- Your task -
Using the records below, repeat exactly the lines from the one holding "- $mux W29 | 2" through the one holding "depth in word-level", both ends included, and no others.

- Supplied data -
<file path="config.mk">
export PLATFORM = sky130hd
export DESIGN_NAME = tccp_top
export DESIGN_NICKNAME = d
export VERILOG_FILES = /design/src/core/tccp_pkg.sv /design/src/core/tccp_ch_if.sv /design/src/core/tccp_chan.sv /design/src/core/tccp_top.sv
export SDC_FILE = /design/constraint.sdc
export NUM_CORES = 1
export LEC_CHECK = 0
export BUFFER_PORTS_ARGS = -buffer_cell sky130_fd_sc_hd__buf_2
export CORE_MARGIN = 8
export CORE_UTILIZATION = 58
export CTS_BUF_LIST = sky130_fd_sc_hd__clkbuf_8
export DETAILED_ROUTE_END_ITERATION = 7
export PLACE_DENSITY_LB_ADDON = 0.15
export SLEW_MARGIN = 40
export SYNTH_ARGS = -nofsm -noshare
export SYNTH_HDL_FRONTEND = slang
export SYNTH_SLANG_ARGS = --single-unit
</file>
<file path="constraint.sdc">
create_clock -name clk_i -period 7.15 [get_ports clk_i]
set_input_delay 0.3575 -clock clk_i [delete_from_list [all_inputs] [get_ports clk_i]]
set_output_delay 0.3575 -clock clk_i [all_outputs]
set_load 0.03 [all_outputs]
</file>
<file path="src/core/tccp_pkg.sv">
// tccp_pkg: register map, field positions, reset values and mode decoding
package tccp_pkg;

  // ==========================================================
  // register byte addresses
  localparam logic [7:0] OFF_MAIN = 8'h00;
  localparam logic [7:0] OFF_CNT_HI = 8'h04;
  localparam logic [7:0] OFF_CNT_LO = 8'h08;
  localparam logic [7:0] OFF_LIM_HI = 8'h0C;
  localparam logic [7:0] OFF_LIM_LO = 8'h10;
  localparam logic [7:0] OFF_CH0_CTL = 8'h14;
  localparam logic [7:0] OFF_CH0_HI = 8'h18;
  localparam logic [7:0] OFF_CH0_LO = 8'h1C;
  localparam logic [7:0] OFF_CH1_CTL = 8'h20;
  localparam logic [7:0] OFF_CH1_HI = 8'h24;
  localparam logic [7:0] OFF_CH1_LO = 8'h28;

  // ==========================================================
  // main_timer_control fields
  localparam int MC_OVF = 7;
  localparam int MC_OVIE = 6;
  localparam int MC_HALT = 5;
  localparam int MC_CLR = 4;
  localparam int MC_DIV_LSB = 0;

  // ==========================================================
  // channel control fields
  localparam int CC_FLAG = 7;
  localparam int CC_IE = 6;
  localparam int CC_LINK = 5;
  localparam int CC_SEL = 4;
  localparam int CC_ELH = 3;
  localparam int CC_ELL = 2;
  localparam int CC_TOW = 1;
  localparam int CC_MAX = 0;

  // ==========================================================
  // reset values and sizes
  localparam logic HALT_RST = 1'b1;
  localparam logic PIN_RST = 1'b1;
  localparam logic [2:0] DIV_SEL_RST = 3'h0;
  localparam logic [15:0] LIM_RST = 16'hFFFF;
  localparam int DIV_W = 6;

  // ==========================================================
  // edge/level codes
  localparam logic [1:0] EL_NONE = 2'h0;
  localparam logic [1:0] EL_TOG = 2'h1;
  localparam logic [1:0] EL_CLR = 2'h2;
  localparam logic [1:0] EL_SET = 2'h3;

  typedef enum logic [1:0] {
    MD_PRESET,
    MD_CAPTURE,
    MD_COMPARE,
    MD_BUFFER
  } tccp_mode_t;

  function automatic tccp_mode_t tccp_mode(input logic link,
                                           input logic sel,
                                           input logic [1:0] el);
    if (link && el != EL_NONE) begin
      return MD_BUFFER;
    end else if (sel) begin
      return MD_COMPARE;
    end else if (el != EL_NONE) begin
      return MD_CAPTURE;
    end else begin
      return MD_PRESET;
    end
  endfunction

endpackage

</file>
<file path="src/core/tccp_ch_if.sv">
// tccp_ch_if: signals between the timer core and one channel
interface tccp_ch_if;
  import tccp_pkg::*;
  logic upd;
  logic wrap;
  logic halt;
  logic en;
  logic link;
  logic sel;
  logic [1:0] el;
  logic tov;
  logic maxf;
  logic [15:0] cnt;
  logic [15:0] cmp_val;
  logic cmp_blk;
  logic cap_blk;
  logic evt;
  logic pin_o;
  logic pin_oe;

  modport core (
    output upd, wrap, halt, en, link, sel, el, tov, maxf, cnt, cmp_val,
    output cmp_blk, cap_blk,
    input evt, pin_o, pin_oe
  );
  modport chan (
    input upd, wrap, halt, en, link, sel, el, tov, maxf, cnt, cmp_val,
    input cmp_blk, cap_blk,
    output evt, pin_o, pin_oe
  );
endinterface

</file>
<file path="src/core/tccp_chan.sv">
// tccp_chan: one capture/compare channel with its pin logic
module tccp_chan
  import tccp_pkg::*;
(
  // clock and reset
  input wire logic clk_i,
  input wire logic reset_n_i,
  // pin input
  input wire logic pin_i,
  // core side
  tccp_ch_if.chan ch
);

  typedef struct packed {
    logic [2:0] sync;
    logic lvl;
    logic pin;
    logic oe;
    logic maxe;
  } tccp_chst_t;

  localparam tccp_chst_t CH_RST = '{pin: PIN_RST, default: '0};

  tccp_chst_t st_reg;
  tccp_chst_t st_next;
  tccp_mode_t mode;
  logic cmp;
  logic edge_hit;
  logic cap;
  logic match;

  // ==========================================================
  // event detection
  assign mode = tccp_mode(ch.link, ch.sel, ch.el);
  assign cmp = (mode == MD_COMPARE) || (mode == MD_BUFFER);
  // a change counts only once the last two sync stages agree
  assign edge_hit = (st_reg.sync[1] == st_reg.sync[2])
                 && (st_reg.sync[2] != st_reg.lvl)
                 && (st_reg.sync[2] ? ch.el[0] : ch.el[1]);
  assign cap = ch.en && (mode == MD_CAPTURE) && edge_hit
            && !ch.halt && !ch.cap_blk;
  assign match = ch.en && cmp && ch.upd && (ch.cnt == ch.cmp_val)
              && !ch.cmp_blk;
  assign ch.evt = cap || match;
  assign ch.pin_o = st_reg.pin;
  assign ch.pin_oe = st_reg.oe;

  // ==========================================================
  // pin state
  always_comb begin
    st_next = st_reg;
    st_next.sync = {st_reg.sync[1:0], pin_i};
    if (st_reg.sync[1] == st_reg.sync[2]) begin
      st_next.lvl = st_reg.sync[2];
    end
    // full duty is sampled per period, so it acts from the next one
    if (ch.wrap) begin
      st_next.maxe = ch.maxf;
    end
    st_next.oe = ch.en && (ch.el != EL_NONE) && cmp;
    if (ch.el == EL_NONE) begin
      st_next.pin = !ch.sel;
    end else if (cmp) begin
      if (ch.wrap && ch.tov) begin
        // a full-duty period holds its level instead of toggling
        if (st_reg.maxe && ch.el == EL_CLR) begin
          st_next.pin = 1'b1;
        end else if (st_reg.maxe && ch.el == EL_SET) begin
          st_next.pin = 1'b0;
        end else if (!st_reg.maxe) begin
          st_next.pin = !st_reg.pin;
        end
      end else if (match && !(ch.tov && st_reg.maxe)) begin
        case (ch.el)
          EL_TOG: st_next.pin = !st_reg.pin;
          EL_CLR: st_next.pin = 1'b0;
          EL_SET: st_next.pin = 1'b1;
          default: st_next.pin = st_reg.pin;
        endcase
      end
    end
  end

  always_ff @(posedge clk_i) begin
    if (!reset_n_i) begin
      st_reg <= CH_RST;
    end else begin
      st_reg <= st_next;
    end
  end

endmodule

</file>
<file path="src/core/tccp_top.sv">
// tccp_top: 16-bit timer with two capture/compare/pwm channels, apb slave
//
// Added by the designer: the register offsets and the APB interface to the registers.
module tccp_top
  import tccp_pkg::*;
#(
  parameter int ADDR_W = 8
) (
  // clock and reset
  input wire logic clk_i,
  input wire logic reset_n_i,
  // apb slave
  input wire logic [ADDR_W-1:0] paddr_i,
  input wire logic psel_i,
  input wire logic penable_i,
  input wire logic pwrite_i,
  input wire logic [31:0] pwdata_i,
  input wire logic [3:0] pstrb_i,
  output logic [31:0] prdata_o,
  output logic pready_o,
  output logic pslverr_o,
  // channel pins
  input wire logic [1:0] ch_pin_i,
  output logic [1:0] ch_pin_o,
  output logic [1:0] ch_pin_oe_o,
  // interrupt requests
  output logic ovf_irq_o,
  output logic [1:0] ch_irq_o
);

  // ==========================================================
  // elaboration check
  if (ADDR_W < 8) begin : g_bad_addr
    $error("tccp_top: ADDR_W must be at least 8");
  end

  typedef enum logic [3:0] {
    SEL_NONE,
    SEL_MAIN,
    SEL_CNT_HI,
    SEL_CNT_LO,
    SEL_LIM_HI,
    SEL_LIM_LO,
    SEL_CH_CTL,
    SEL_CH_HI,
    SEL_CH_LO
  } tccp_sel_t;

  typedef struct packed {
    logic rdy;
    logic err;
    logic [7:0] rdata;
    logic ovf;
    logic ovf_arm;
    logic ovie;
    logic halt;
    logic [2:0] div_sel;
    logic [DIV_W-1:0] div;
    logic [15:0] cnt;
    logic [7:0] cnt_lat;
    logic lat_v;
    logic upd;
    logic wrap;
    logic [15:0] lim;
    logic lim_inh;
    logic [1:0] flag;
    logic [1:0] arm;
    logic [1:0] ie;
    logic link;
    logic [1:0] sel;
    logic [1:0][1:0] el;
    logic [1:0] tov;
    logic [1:0] maxf;
    logic [1:0][15:0] val;
    logic [1:0] cap_blk;
    logic [1:0] cmp_blk;
    logic buf_sel;
    logic buf_pend;
    logic irq_ovf;
    logic [1:0] irq_ch;
  } tccp_state_t;

  localparam tccp_state_t ST_RST = '{
    halt: HALT_RST,
    div_sel: DIV_SEL_RST,
    lim: LIM_RST,
    default: '0
  };

  // ==========================================================
  // address decoding
  function automatic tccp_sel_t dec_sel(input logic [ADDR_W-1:0] a);
    logic [7:0] o;
    o = a[7:0];
    if ((a >> 8) != '0) begin
      return SEL_NONE;
    end else if (o == OFF_MAIN) begin
      return SEL_MAIN;
    end else if (o == OFF_CNT_HI) begin
      return SEL_CNT_HI;
    end else if (o == OFF_CNT_LO) begin
      return SEL_CNT_LO;
    end else if (o == OFF_LIM_HI) begin
      return SEL_LIM_HI;
    end else if (o == OFF_LIM_LO) begin
      return SEL_LIM_LO;
    end else if (o == OFF_CH0_CTL || o == OFF_CH1_CTL) begin
      return SEL_CH_CTL;
    end else if (o == OFF_CH0_HI || o == OFF_CH1_HI) begin
      return SEL_CH_HI;
    end else if (o == OFF_CH0_LO || o == OFF_CH1_LO) begin
      return SEL_CH_LO;
    end else begin
      return SEL_NONE;
    end
  endfunction

  function automatic logic dec_ch(input logic [ADDR_W-1:0] a);
    logic [7:0] o;
    o = a[7:0];
    if (o == OFF_CH1_CTL || o == OFF_CH1_HI || o == OFF_CH1_LO) begin
      return 1'b1;
    end else begin
      return 1'b0;
    end
  endfunction

  // divider mask: select 7 is treated like 6
  function automatic logic [DIV_W-1:0] div_mask(input logic [2:0] s);
    if (s > 3'h6) begin
      return '1;
    end else begin
      return DIV_W'((1 << s) - 1);
    end
  endfunction

  tccp_state_t st_reg;
  tccp_state_t st_next;
  tccp_mode_t [1:0] mode;
  logic [1:0] evt;
  logic [1:0] pin_o;
  logic [1:0] pin_oe;
  logic acc;
  logic rd_cap;
  logic wr;
  logic ovf_set;
  logic tick;
  tccp_sel_t rsel;
  logic rch;
  logic [7:0] wd;

  assign acc = psel_i && penable_i;
  assign rd_cap = acc && !st_reg.rdy && !pwrite_i;
  assign wr = acc && st_reg.rdy && pwrite_i && pstrb_i[0];
  assign rsel = dec_sel(paddr_i);
  assign rch = dec_ch(paddr_i);
  assign wd = pwdata_i[7:0];
  assign tick = (st_reg.div & div_mask(st_reg.div_sel))
             == div_mask(st_reg.div_sel);
  assign ovf_set = st_reg.wrap && !st_reg.lim_inh;

  // ==========================================================
  // channels
  for (genvar g = 0; g < 2; g++) begin : g_ch
    tccp_ch_if chif ();
    assign mode[g] = tccp_mode((g == 0) && st_reg.link, st_reg.sel[g],
                               st_reg.el[g]);
    assign chif.upd = st_reg.upd;
    assign chif.wrap = st_reg.wrap;
    assign chif.halt = st_reg.halt;
    assign chif.en = (g == 0) || !st_reg.link;
    assign chif.link = (g == 0) && st_reg.link;
    assign chif.sel = st_reg.sel[g];
    assign chif.el = st_reg.el[g];
    assign chif.tov = st_reg.tov[g];
    assign chif.maxf = st_reg.maxf[g];
    assign chif.cnt = st_reg.cnt;
    // linked pair: channel 0 compares against the register last loaded before the latest wrap
    assign chif.cmp_val = ((g == 0) && st_reg.link && st_reg.buf_sel)
                        ? st_reg.val[1] : st_reg.val[g];
    assign chif.cmp_blk = st_reg.cmp_blk[g]
                        || ((g == 0) && st_reg.link && st_reg.cmp_blk[1]);
    assign chif.cap_blk = st_reg.cap_blk[g];
    assign evt[g] = chif.evt;
    assign pin_o[g] = chif.pin_o;
    assign pin_oe[g] = chif.pin_oe;
    tccp_chan u_chan (
      .clk_i(clk_i),
      .reset_n_i(reset_n_i),
      .pin_i(ch_pin_i[g]),
      .ch(chif)
    );
  end

  // ==========================================================
  // next state
  always_comb begin
    st_next = st_reg;
    st_next.upd = 1'b0;
    st_next.wrap = 1'b0;

    // prescaler and counter
    if (!st_reg.halt) begin
      st_next.div = st_reg.div + 1'b1;
      if (tick) begin
        st_next.upd = 1'b1;
        if (st_reg.cnt == st_reg.lim) begin
          st_next.cnt = '0;
          st_next.wrap = 1'b1;
        end else begin
          st_next.cnt = st_reg.cnt + 16'h0001;
        end
      end
    end
    if (ovf_set) begin
      st_next.ovf = 1'b1;
      st_next.ovf_arm = 1'b0;
    end
    if (st_reg.wrap) begin
      st_next.buf_sel = st_reg.buf_pend;
    end

    // channel events
    for (int i = 0; i < 2; i++) begin
      if (evt[i]) begin
        st_next.flag[i] = 1'b1;
        st_next.arm[i] = 1'b0;
        if (mode[i] == MD_CAPTURE) begin
          st_next.val[i] = st_reg.cnt;
        end
      end
    end

    // apb: one wait state, read effects at the wait-state edge, one edge before the data is taken
    st_next.rdy = acc && !st_reg.rdy;
    if (acc && !st_reg.rdy) begin
      st_next.rdata = 8'h00;
      st_next.err = (rsel == SEL_NONE);
    end
    if (rd_cap) begin
      case (rsel)
        SEL_MAIN: begin
          st_next.rdata = {st_reg.ovf, st_reg.ovie, st_reg.halt, 2'b00,
                           st_reg.div_sel};
          if (st_reg.ovf && !ovf_set) begin
            st_next.ovf_arm = 1'b1;
          end
        end
        SEL_CNT_HI: begin
          st_next.rdata = st_reg.cnt[15:8];
          if (!st_reg.lat_v) begin
            st_next.cnt_lat = st_reg.cnt[7:0];
            st_next.lat_v = 1'b1;
          end
        end
        SEL_CNT_LO: begin
          st_next.rdata = st_reg.lat_v ? st_reg.cnt_lat : st_reg.cnt[7:0];
          st_next.lat_v = 1'b0;
        end
        SEL_LIM_HI: st_next.rdata = st_reg.lim[15:8];
        SEL_LIM_LO: st_next.rdata = st_reg.lim[7:0];
        SEL_CH_CTL: begin
          st_next.rdata = {st_reg.flag[rch], st_reg.ie[rch],
                           st_reg.link && !rch, st_reg.sel[rch],
                           st_reg.el[rch], st_reg.tov[rch],
                           st_reg.maxf[rch]};
          if (st_reg.flag[rch] && !evt[rch]) begin
            st_next.arm[rch] = 1'b1;
          end
        end
        SEL_CH_HI: begin
          st_next.rdata = st_reg.val[rch][15:8];
          if (mode[rch] == MD_CAPTURE) begin
            st_next.cap_blk[rch] = 1'b1;
          end
        end
        SEL_CH_LO: begin
          st_next.rdata = st_reg.val[rch][7:0];
          st_next.cap_blk[rch] = 1'b0;
        end
        default: st_next.rdata = 8'h00;
      endcase
    end

    // apb writes take effect at the completing edge
    if (wr) begin
      case (rsel)
        SEL_MAIN: begin
          st_next.ovie = wd[MC_OVIE];
          st_next.halt = wd[MC_HALT];
          st_next.div_sel = wd[MC_DIV_LSB +: 3];
          if (!wd[MC_OVF] && st_reg.ovf_arm && !ovf_set) begin
            st_next.ovf = 1'b0;
          end
          st_next.ovf_arm = 1'b0;
          if (wd[MC_CLR]) begin
            st_next.cnt = '0;
            st_next.div = '0;
            st_next.lat_v = 1'b0;
            st_next.upd = 1'b0;
            st_next.wrap = 1'b0;
          end
        end
        SEL_LIM_HI: begin
          st_next.lim[15:8] = wd;
          st_next.lim_inh = 1'b1;
        end
        SEL_LIM_LO: begin
          st_next.lim[7:0] = wd;
          st_next.lim_inh = 1'b0;
        end
        SEL_CH_CTL: begin
          if (!(rch && st_reg.link)) begin
            st_next.ie[rch] = wd[CC_IE];
            st_next.sel[rch] = wd[CC_SEL];
            st_next.el[rch] = {wd[CC_ELH], wd[CC_ELL]};
            st_next.tov[rch] = wd[CC_TOW];
            st_next.maxf[rch] = wd[CC_MAX];
            if (!rch) begin
              st_next.link = wd[CC_LINK];
            end
            if (!wd[CC_FLAG] && st_reg.arm[rch] && !evt[rch]) begin
              st_next.flag[rch] = 1'b0;
            end
            st_next.arm[rch] = 1'b0;
          end
        end
        SEL_CH_HI: begin
          st_next.val[rch][15:8] = wd;
          if (st_reg.sel[rch] || st_reg.link) begin
            st_next.cmp_blk[rch] = 1'b1;
          end
          st_next.buf_pend = rch;
        end
        SEL_CH_LO: begin
          st_next.val[rch][7:0] = wd;
          st_next.cmp_blk[rch] = 1'b0;
          st_next.buf_pend = rch;
        end
        default: st_next.err = st_reg.err;
      endcase
    end

    // interrupt requests follow flag and enable
    st_next.irq_ovf = st_next.ovf && st_next.ovie;
    st_next.irq_ch = st_next.flag & st_next.ie;
  end

  always_ff @(posedge clk_i) begin
    if (!reset_n_i) begin
      st_reg <= ST_RST;
    end else begin
      st_reg <= st_next;
    end
  end

  // ==========================================================
  // outputs
  assign prdata_o = {24'h000000, st_reg.rdata};
  assign pready_o = st_reg.rdy;
  assign pslverr_o = st_reg.err;
  assign ch_pin_o = pin_o;
  assign ch_pin_oe_o = pin_oe;
  assign ovf_irq_o = st_reg.irq_ovf;
  assign ch_irq_o = st_reg.irq_ch;

endmodule

</file>
Word level (Yosys, flattened, before mapping) --
Index checks and enable logic that the tools add are counted.
Cells by class: add/subtract/negate cells 3, $lt $le $gt $ge 3, equality and inequality tests 44, shifts and indexed selects 1, muxes and demuxes 117, bitwise gates (word level) 13, reduce and logical (&&, ||, !) cells 110
Operators with widths (number):
- $mux W16 | 10
- $mux W69 | 1
- $bwmux W32 | 2
- $pmux W32 S2 | 1
- $pmux W8 S8 | 1
- $mux W29 | 2
- $logic_and A1 B1 Y1 | 51
- $eq A16 B16 Y1 | 3
- $mux W1 | 47
- $mux W22 | 2
- $mux W8 | 5
- $mux W17 | 2
- $mux W2 | 17
- $demux W16 S1 | 2
- $eq A8 B5 Y1 const B | 4
- $mux W4 | 8
- $eq A8 B6 Y1 const B | 3
- $logic_not A1 Y1 | 19
- $add A16 B1 Y16 const B | 1
- $eq A2 B2 Y1 const B | 8
- $eq A4 B3 Y1 const B | 4
- $eq A8 B4 Y1 const B | 2
- $reduce_bool A2 Y1 | 7
- $reduce_and A3 Y1 | 4
- 41 further kinds | 85
Word-level totals: register bits 139, input bits 51, output and inout port bits 41, word-level logic and storage cells 335

Depth between registers and ports, before layout --
depth in word-level cells 22, depth in mapped cells 10, depth with buffers taken out 6

Hierarchy --
Synthesis repeated with hierarchy kept, for this count alone.
Second synthesis, totals: cells, all modules 965, area, all modules 8091.5 µm²
Modules (own cells, without submodules):
- tccp_top | times used 1, cells an instance 819, area an instance 6830.3 µm², sequential area each 2502.4 µm²
- tccp_chan | times used 2, cells an instance 73, area an instance 630.6 µm², sequential area each 140.1 µm²

Worst setup path after synthesis --
Ideal clock, no wire load.
path type input-to-reg, from input port paddr_i[7], to register st_reg, in the netlist g_ch[0].chif.cnt[11], library setup time 0.115 ns, arrival 2.384 ns, required time 7.035 ns, path slack 4.651 ns, stages 9, path buffers 3, cells stage by stage or4_4 or3_1 buf_2 or2_1 buf_6 o41ai_4 o21bai_2 buf_6 nor2_1
On the way: longest elaborated chain between the ends 13, elaborated cells between the ends (all ways) 25, those cells by class eq/ne (11); mux (10); reduce/logical (4)
RTL lines:
- from (decl) | line tccp_top.sv:13 | input wire logic [ADDR_W-1:0] paddr_i,
- $eq A8 B5 Y1 / $eq A8 B6 Y1 (equally long branches) | line tccp_top.sv:111 | end else if (o == OFF_CH0_LO || o == OFF_CH1_LO) begin
- $logic_or A1 B1 Y1 | line tccp_top.sv:111
- $mux W4 | line tccp_top.sv:111
- $mux W4 | line tccp_top.sv:109 | end else if (o == OFF_CH0_HI || o == OFF_CH1_HI) begin
- $mux W4 | line tccp_top.sv:107 | end else if (o == OFF_CH0_CTL || o == OFF_CH1_CTL) begin
- $mux W4 | line tccp_top.sv:105 | end else if (o == OFF_LIM_LO) begin
- $mux W4 | line tccp_top.sv:103 | end else if (o == OFF_LIM_HI) begin
- $mux W4 | line tccp_top.sv:101 | end else if (o == OFF_CNT_LO) begin
- $mux W4 | line tccp_top.sv:99 | end else if (o == OFF_CNT_HI) begin
- $mux W4 * | line tccp_top.sv:97 | end else if (o == OFF_MAIN) begin
- $eq A4 B1 Y1 * | line tccp_top.sv:287 | case (rsel)
- $mux W29 * | line tccp_top.sv:287
- $mux W29 * | line tccp_top.sv:286 | if (wr) begin
- to (signal assigned) | line tccp_top.sv:353 | st_reg <= st_next;
- to (decl) | line tccp_top.sv:137 | tccp_state_t st_reg;
Mark *: on every way between the ends. The rest lies on a longest branch, timed or not. A chain may end at the register's enable or synchronous reset.

Final worst setup path --
from input port paddr_i[7], to register st_reg, in the netlist g_ch[0].chif.cnt[8]
Same word-level chain as after synthesis.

- Task answer -
- $mux W29 | 2
- $logic_and A1 B1 Y1 | 51
- $eq A16 B16 Y1 | 3
- $mux W1 | 47
- $mux W22 | 2
- $mux W8 | 5
- $mux W17 | 2
- $mux W2 | 17
- $demux W16 S1 | 2
- $eq A8 B5 Y1 const B | 4
- $mux W4 | 8
- $eq A8 B6 Y1 const B | 3
- $logic_not A1 Y1 | 19
- $add A16 B1 Y16 const B | 1
- $eq A2 B2 Y1 const B | 8
- $eq A4 B3 Y1 const B | 4
- $eq A8 B4 Y1 const B | 2
- $reduce_bool A2 Y1 | 7
- $reduce_and A3 Y1 | 4
- 41 further kinds | 85
Word-level totals: register bits 139, input bits 51, output and inout port bits 41, word-level logic and storage cells 335

Depth between registers and ports, before layout --
depth in word-level cells 22, depth in mapped cells 10, depth with buffers taken out 6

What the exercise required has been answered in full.